Mayo, who started in the nightclub business in 1987 with Respectable Street on the 500 block of Clematis Street in West Palm Beach, opened his first Subculture in 2015 on the 500 block with Sean Scott, who had opened a coffee shop in an art gallery on Clematis a year earlier.
“We wanted to bring back the beatnik coffee houses of the 1950s where politics were discussed in the neighborhood meeting space,” he said.

They attended a Nashville roasting school where they learned how to time the roast and apply the right amount of heat based on the type of bean.
After roasting, beans have to sit for three to four days to release gasses. Two weeks after roasting is the optimal time to serve, Mayo said, and he tosses any unused beans after 30 days. Some of a national chain’s coffee beans, he said, could be six months old.
“You’re drinking fresh coffee vs. stale coffee,” he said.

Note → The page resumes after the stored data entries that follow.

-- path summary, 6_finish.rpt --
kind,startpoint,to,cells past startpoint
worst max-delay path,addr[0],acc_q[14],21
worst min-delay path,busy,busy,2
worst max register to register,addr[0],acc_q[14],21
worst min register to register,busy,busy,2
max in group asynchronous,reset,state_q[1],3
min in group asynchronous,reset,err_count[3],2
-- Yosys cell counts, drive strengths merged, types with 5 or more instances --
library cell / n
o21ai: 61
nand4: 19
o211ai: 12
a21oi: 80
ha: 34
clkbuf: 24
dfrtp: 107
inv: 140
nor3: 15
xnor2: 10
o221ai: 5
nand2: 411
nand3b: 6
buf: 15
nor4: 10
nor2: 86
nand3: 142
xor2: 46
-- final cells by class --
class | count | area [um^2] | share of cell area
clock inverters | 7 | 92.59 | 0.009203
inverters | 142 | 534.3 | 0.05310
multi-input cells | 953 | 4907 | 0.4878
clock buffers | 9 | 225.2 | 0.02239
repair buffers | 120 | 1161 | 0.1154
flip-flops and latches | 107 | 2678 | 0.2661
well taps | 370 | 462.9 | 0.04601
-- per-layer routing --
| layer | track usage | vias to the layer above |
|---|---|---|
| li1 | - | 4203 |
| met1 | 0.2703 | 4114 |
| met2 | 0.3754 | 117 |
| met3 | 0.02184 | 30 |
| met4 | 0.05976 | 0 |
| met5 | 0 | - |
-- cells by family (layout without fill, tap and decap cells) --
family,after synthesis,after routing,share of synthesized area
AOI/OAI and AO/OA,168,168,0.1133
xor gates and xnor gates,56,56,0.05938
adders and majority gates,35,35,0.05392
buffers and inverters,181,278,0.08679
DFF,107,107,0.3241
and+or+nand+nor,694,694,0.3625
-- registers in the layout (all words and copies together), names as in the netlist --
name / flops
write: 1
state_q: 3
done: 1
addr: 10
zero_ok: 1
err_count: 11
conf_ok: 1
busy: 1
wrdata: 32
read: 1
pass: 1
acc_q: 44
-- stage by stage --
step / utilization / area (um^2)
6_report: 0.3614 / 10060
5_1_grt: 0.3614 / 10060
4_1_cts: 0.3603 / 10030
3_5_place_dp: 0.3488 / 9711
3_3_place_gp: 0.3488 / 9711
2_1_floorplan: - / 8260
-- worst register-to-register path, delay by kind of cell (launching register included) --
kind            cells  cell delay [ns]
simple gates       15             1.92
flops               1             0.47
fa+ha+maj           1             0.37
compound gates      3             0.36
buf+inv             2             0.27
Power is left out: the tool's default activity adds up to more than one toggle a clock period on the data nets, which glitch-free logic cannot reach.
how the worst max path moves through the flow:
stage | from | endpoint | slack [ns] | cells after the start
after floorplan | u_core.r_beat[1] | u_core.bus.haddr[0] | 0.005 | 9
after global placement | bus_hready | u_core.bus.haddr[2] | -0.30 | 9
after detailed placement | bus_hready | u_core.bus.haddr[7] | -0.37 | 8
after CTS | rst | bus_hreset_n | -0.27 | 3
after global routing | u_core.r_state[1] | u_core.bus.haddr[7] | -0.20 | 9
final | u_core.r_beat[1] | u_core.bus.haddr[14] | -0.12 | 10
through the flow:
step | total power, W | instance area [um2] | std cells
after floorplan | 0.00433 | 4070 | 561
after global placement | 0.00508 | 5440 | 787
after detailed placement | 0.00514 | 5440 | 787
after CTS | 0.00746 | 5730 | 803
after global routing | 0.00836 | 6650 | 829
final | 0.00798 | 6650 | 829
### config.mk
export PLATFORM = sky130hd
export DESIGN_NAME = load_hazard_scoreboard
export DESIGN_NICKNAME = d
export VERILOG_FILES = /design/src/rtl/load_hazard_scoreboard.sv
export SDC_FILE = /design/constraint.sdc
export NUM_CORES = 1
export LEC_CHECK = 0
export BUFFER_PORTS_ARGS = -buffer_cell sky130_fd_sc_hd__buf_2
export CAP_MARGIN = 25
export CORE_MARGIN = 2
export CORE_UTILIZATION = 61
export DETAILED_ROUTE_END_ITERATION = 6
export PLACE_DENSITY = 0.92
export SYNTH_ARGS = -nofsm -noshare
export SYNTH_HDL_FRONTEND = slang
export SYNTH_SLANG_ARGS = --single-unit
export TNS_END_PERCENT = 20
### constraint.sdc
create_clock -name clk -period 7.2 [get_ports clk]
set_input_delay 0.72 -clock clk [delete_from_list [all_inputs] [get_ports clk]]
set_output_delay 0.72 -clock clk [all_outputs]
set_load 0.05 [all_outputs]
### src/rtl/load_hazard_scoreboard.sv
// Decode-stage load-use hazard detector: tracks pending load destinations per register,
// stalls ID until forwarding can cover its sources, and counts stall cycles.
module load_hazard_scoreboard #(
    parameter int NREG     = 32,
    parameter int AW       = 5,
    parameter int LOAD_LAT = 1,
    parameter int CW       = 2,
    parameter int SCW      = 16
) (
    input  logic            clk,
    input  logic            rst_n,
    input  logic            id_valid,
    input  logic [AW-1:0]   id_rs,
    input  logic [AW-1:0]   id_rt,
    input  logic            id_uses_rt,
    input  logic            id_wr_en,
    input  logic [AW-1:0]   id_rd,
    input  logic            id_is_load,
    input  logic            flush,
    output logic            stall,
    output logic            pc_write,
    output logic            ifid_write,
    output logic            idex_bubble,
    output logic [NREG-1:0] busy_mask,
    output logic [SCW-1:0]  stall_cycles
);

    logic [NREG-1:0][CW-1:0] pend_flat;
    logic [SCW-1:0]          stall_cycles_reg;
    logic [SCW-1:0]          stall_cycles_next;
    logic                    rs_hazard;
    logic                    rt_hazard;
    logic                    issue;
    logic                    issue_write;

    // Sources are compared against pre-issue state, so an instruction never waits on itself.
    assign rs_hazard   = (id_rs != '0) && (pend_flat[id_rs] != '0);
    assign rt_hazard   = id_uses_rt && (id_rt != '0) && (pend_flat[id_rt] != '0);
    assign stall       = id_valid && !flush && (rs_hazard || rt_hazard);
    assign issue       = id_valid && !stall && !flush;
    assign issue_write = issue && id_wr_en && (id_rd != '0);

    assign pc_write    = !stall;
    assign ifid_write  = !stall;
    assign idex_bubble = stall || flush;

    generate
        for (genvar gi = 0; gi < NREG; gi++) begin : g_reg
            if (gi == 0) begin : g_zero
                assign pend_flat[gi] = '0;
                assign busy_mask[gi] = 1'b0;
            end else begin : g_pend
                logic [CW-1:0] cnt_reg;
                logic [CW-1:0] cnt_next;
                logic          hit;

                assign hit = issue_write && (id_rd == AW'(gi));

                // A newer ALU write clears the entry: its result forwards ahead of the old load.
                always_comb begin
                    cnt_next = cnt_reg;
                    if (hit && id_is_load) begin
                        cnt_next = CW'(LOAD_LAT);
                    end else if (hit) begin
                        cnt_next = '0;
                    end else if (cnt_reg != '0) begin
                        cnt_next = cnt_reg - 1'b1;
                    end
                end

                always_ff @(posedge clk) begin
                    if (!rst_n) begin
                        cnt_reg <= '0;
                    end else begin
                        cnt_reg <= cnt_next;
                    end
                end

                assign pend_flat[gi] = cnt_reg;
                assign busy_mask[gi] = (cnt_reg != '0);
            end
        end
    endgenerate

    always_comb begin
        stall_cycles_next = stall_cycles_reg;
        if (stall && (stall_cycles_reg != {SCW{1'b1}})) begin
            stall_cycles_next = stall_cycles_reg + 1'b1;
        end
    end

    always_ff @(posedge clk) begin
        if (!rst_n) begin
            stall_cycles_reg <= '0;
        end else begin
            stall_cycles_reg <= stall_cycles_next;
        end
    end

    assign stall_cycles = stall_cycles_reg;

endmodule
==> impl_metrics.csv <==
group,metric,value,unit
sta,relSlewSlack,38.7,%
cts,clockBufferDepth,2,
synth,synth_seq_area_share,30.9,%
cts,clk-insertion-delay-late,0.37,ns
critical_path,critical_path.startpoint_type,"input port",
critical_path,timing_worst_setup_path_type,"in -> out",
sta,setup_viol,0,
outcome,outcome,"finished clean",
place,io_buffers,72,
synth,ys.flop_type,"dfxtp_1",
min_path,min_path_type,"reg -> reg",
global_routing,grt_pass1_wl,20200,microns
critical_path,cp_max_fo,56,
synth,synth_top_area_share,30.9,%
critical_path,cp_top_family,"buffers and inverters",
critical_path,cp-end-kind,"output port",
cts,clk_pin_slew,0.08,ns
sta,finalMaxSlewViolations,0,
synth,synth_area_leaders,"dfxtp_1 (31%), ha_1 (7.9%), mux2i_1 (7.7%), inv_1 (7.3%), nand2_1 (6.2%)",
global_routing,grt_overflow_total,0,
synth,ys_warn_count,0,
sta,whs,0.471,ns
critical_path,cpPeakStageDelay,0.47,ns
cts,numCtsBuffers,9,
global_routing,grt_max_degree,83,
place,dp_hpwl,9290,microns
critical_path,cp.buffers_inverters,3,
global_routing,grt_antenna_before_repair,0,
sta,tightest_slew,0.916,ns
sta,finalCritPeriodShare,56.3,%
synth,yosysTopAreaCell,"dfxtp_1",
critical_path,worstPathArrival,3.33,ns
synth,yosysMostFrequentCell,"inv_1",
floorplanning,initial_core_util,62.2,%
synth,avgSynthCellArea,7.75,sq um
critical_path,cp_cell_sequence,"buf_2, nor3_1, a31oi_1, mux4_2, a21oi_1, o22ai_1, a31oi_4, buf_4, nor2_1, or2_2, buf_2",
synth,synthCells,652,
synth,synth_edf_count,0,
cts,cts-root-buf,"clkbuf_8",
sta,hold_viol_final,0,
flow_run,maxCapViolations,0,
place,place_area,5470,sq um
final_layout,final_area,5640,sq um
cts,cts_max_level,3,
pwr,p_leak,2.72,nW
final_layout,largest_register_ffs,62,
global_routing,grt_usage,28.6,%
detailed_routing,wl_per_cell,15.5,microns
detailed_routing,vias_per_cell,5.94,
synth,synth_seq_cells,78,
cts,cts_setup_buffers,0,
synth,syn_nets,706,
pwr,powerDensity,470,nW/um^2
detailed_routing,drc,0,
critical_path,cpMostUsedCell,"buf_2",
cts,cts_resized,0,
floorplanning,dieHeight,95.0,microns
synth,syn_area,5060,sq um
synth,synthTopCellsByCount,"inv_1 (99), nand2_1 (83), dfxtp_1 (78)",
global_routing,grt_pass1_vias,4452,
synth,async_reset_ff_share,0,%
floorplanning,core.rowCount,33,
place,gp_congestion,0.971,
detailed_routing,drtIter0Drc,442,
critical_path,crit_slowest_cell,"mux4_2",
final_layout,fill_cells,639,
detailed_routing,wirelength,12700,microns
critical_path,required,6.48,ns
sta,max_freq,0.247,GHz
floorplanning,core,8130,sq um
sta,tns,0,ns
final_layout,drive_gt1_share,14.6,%
detailed_routing,route.vias.total,4854,
cts,holdBufCountCts,0,
floorplanning,design.die.area,9030,sq um
pwr,finalPower,0.00265,W
detailed_routing,postRouteAntennaNets,0,
cts,cts_tree,"built",
final_layout,nets,762,
floorplanning,fp.dieW,95.0,microns
detailed_routing,drtPass1Iterations,6,
pwr,ir_drop,0.000271,V
sta,post-route-min-period,4.05,ns
final_layout,syn_to_final_growth,11.6,%
floorplanning,ios,74,
synth,synthDistinctLibCells,43,
sta,rsz0062_at_grt,"no",
final_layout,post-route-util,69.4,%
cts,clock_sinks,78,
sta,clock_skew,0.0121,ns
critical_path,r2r_slack,4.43,ns
final_layout,diodes,0,
==> worst paths after layout <==
check / end / cells after the start / start
setup / recovery: idex_bubble / 11 / id_rs[0]
hold / removal: stall_cycles[11]$_SDFFE_PN0P_ / 2 / stall_cycles[11]$_SDFFE_PN0P_
setup reg to reg: g_reg[2].g_pend.cnt_reg[1]$_SDFFE_PP0P_ / 9 / g_reg[12].g_pend.cnt_reg[0]$_SDFFE_PN0P_
hold reg to reg: stall_cycles[11]$_SDFFE_PN0P_ / 2 / stall_cycles[11]$_SDFFE_PN0P_
==> placed cells by master, fill, tap and decap left out, types with 10 or more instances in the layout <==
cell,count
inv_1,99
nor2_1,36
nand3_1,26
nand2b_1,10
ha_1,32
o21ai_0,37
buf_2,72
mux2i_1,39
and3_1,35
a21oi_1,13
nor3_1,21
nand2_1,83
xnor2_1,31
nand4_1,17
clkbuf_8,11
dfxtp_1,78
==> cells by family after synthesis <==
family          after synthesis  synth area share (%)
compound gates               77                  9.08
xor+xnor                     31                  5.37
fa+ha+maj                    32                  7.92
buf+inv                     131                  10.2
flops                        78                  30.9
mux                          48                  11.7
other cells                   1                0.0742
simple gates                254                  24.8
==> routing by layer <==
metal  vias to the layer above  track usage, %  wire length, microns
met3                        48            5.69                   976
met2                       226            49.3                  6190
li1                       2310               -                     -
met4                         0            14.4                   431
met1                      2270            33.8                  5080
met5                         -               0                     0
==> power by group <==
group / internal, W / switching, W
Sequential: 0.000581 / 0.000134
Clock: 0.000140 / 0.000164
Combinational: 0.000580 / 0.00105
==> cell type report <==
type,count,area (sq um),share of cell area (%)
multi-input combinational,443,3000,53.1
sequential,78,1560,27.7
timing repair buffer,75,403,7.14
inverter,101,379,6.72
clock buffer,11,151,2.68
tap,105,131,2.33
clock inverter,4,22.5,0.399
==> metrics by stage <==
step	setup slack (ns)	cells
finish	3.15	817
global route	3.06	817
CTS	3.23	817
detailed placement	3.28	802
global placement	3.39	801
floorplan	2.97	652
==> worst reg2reg max path, cell delays in order (launching register included) <==
cell and delay (ns):
dfxtp_1 0.36, nor3_1 0.25, a31oi_1 0.08, mux4_2 0.47, a21oi_1 0.19, o22ai_1 0.14
a31oi_4 0.15, buf_4 0.47, nand4_1 0.28, and3_1 0.27
(Power assumes the default switching activity.)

Aside from coffees, smoothies, juices and beer, Subculture offers sandwiches, salads, acai bowls, baked goods and three kinds of avocado toast.
While national brands Starbucks and Dunkin’ dominate the local coffee landscape, others such as Brazilian Coffee Haus, just a mile away at Loehmann’s Plaza; the Roasting Plant at the new Fresh Market on PGA Boulevard; and The Lokomotive on Center Street in Jupiter, are rising to provide an alternative.
Such shops offer a more authentic experience, and better coffee, Mayo maintains, than the high-volume chains.

After opening coffeehouses in Jupiter’s Harbourside, at Good Samaritan Medical Center in West Palm Beach and in Boca Raton’s Mizner Park, Gardens seemed a natural next step, Mayo said.
He looked at sites facing Downtown Gardens’ inner plaza but loves the visibility of the new store, facing the west parking lot. It has two-side access, with outdoor seating facing south and west.
“It’s the best location in the plaza,” he said.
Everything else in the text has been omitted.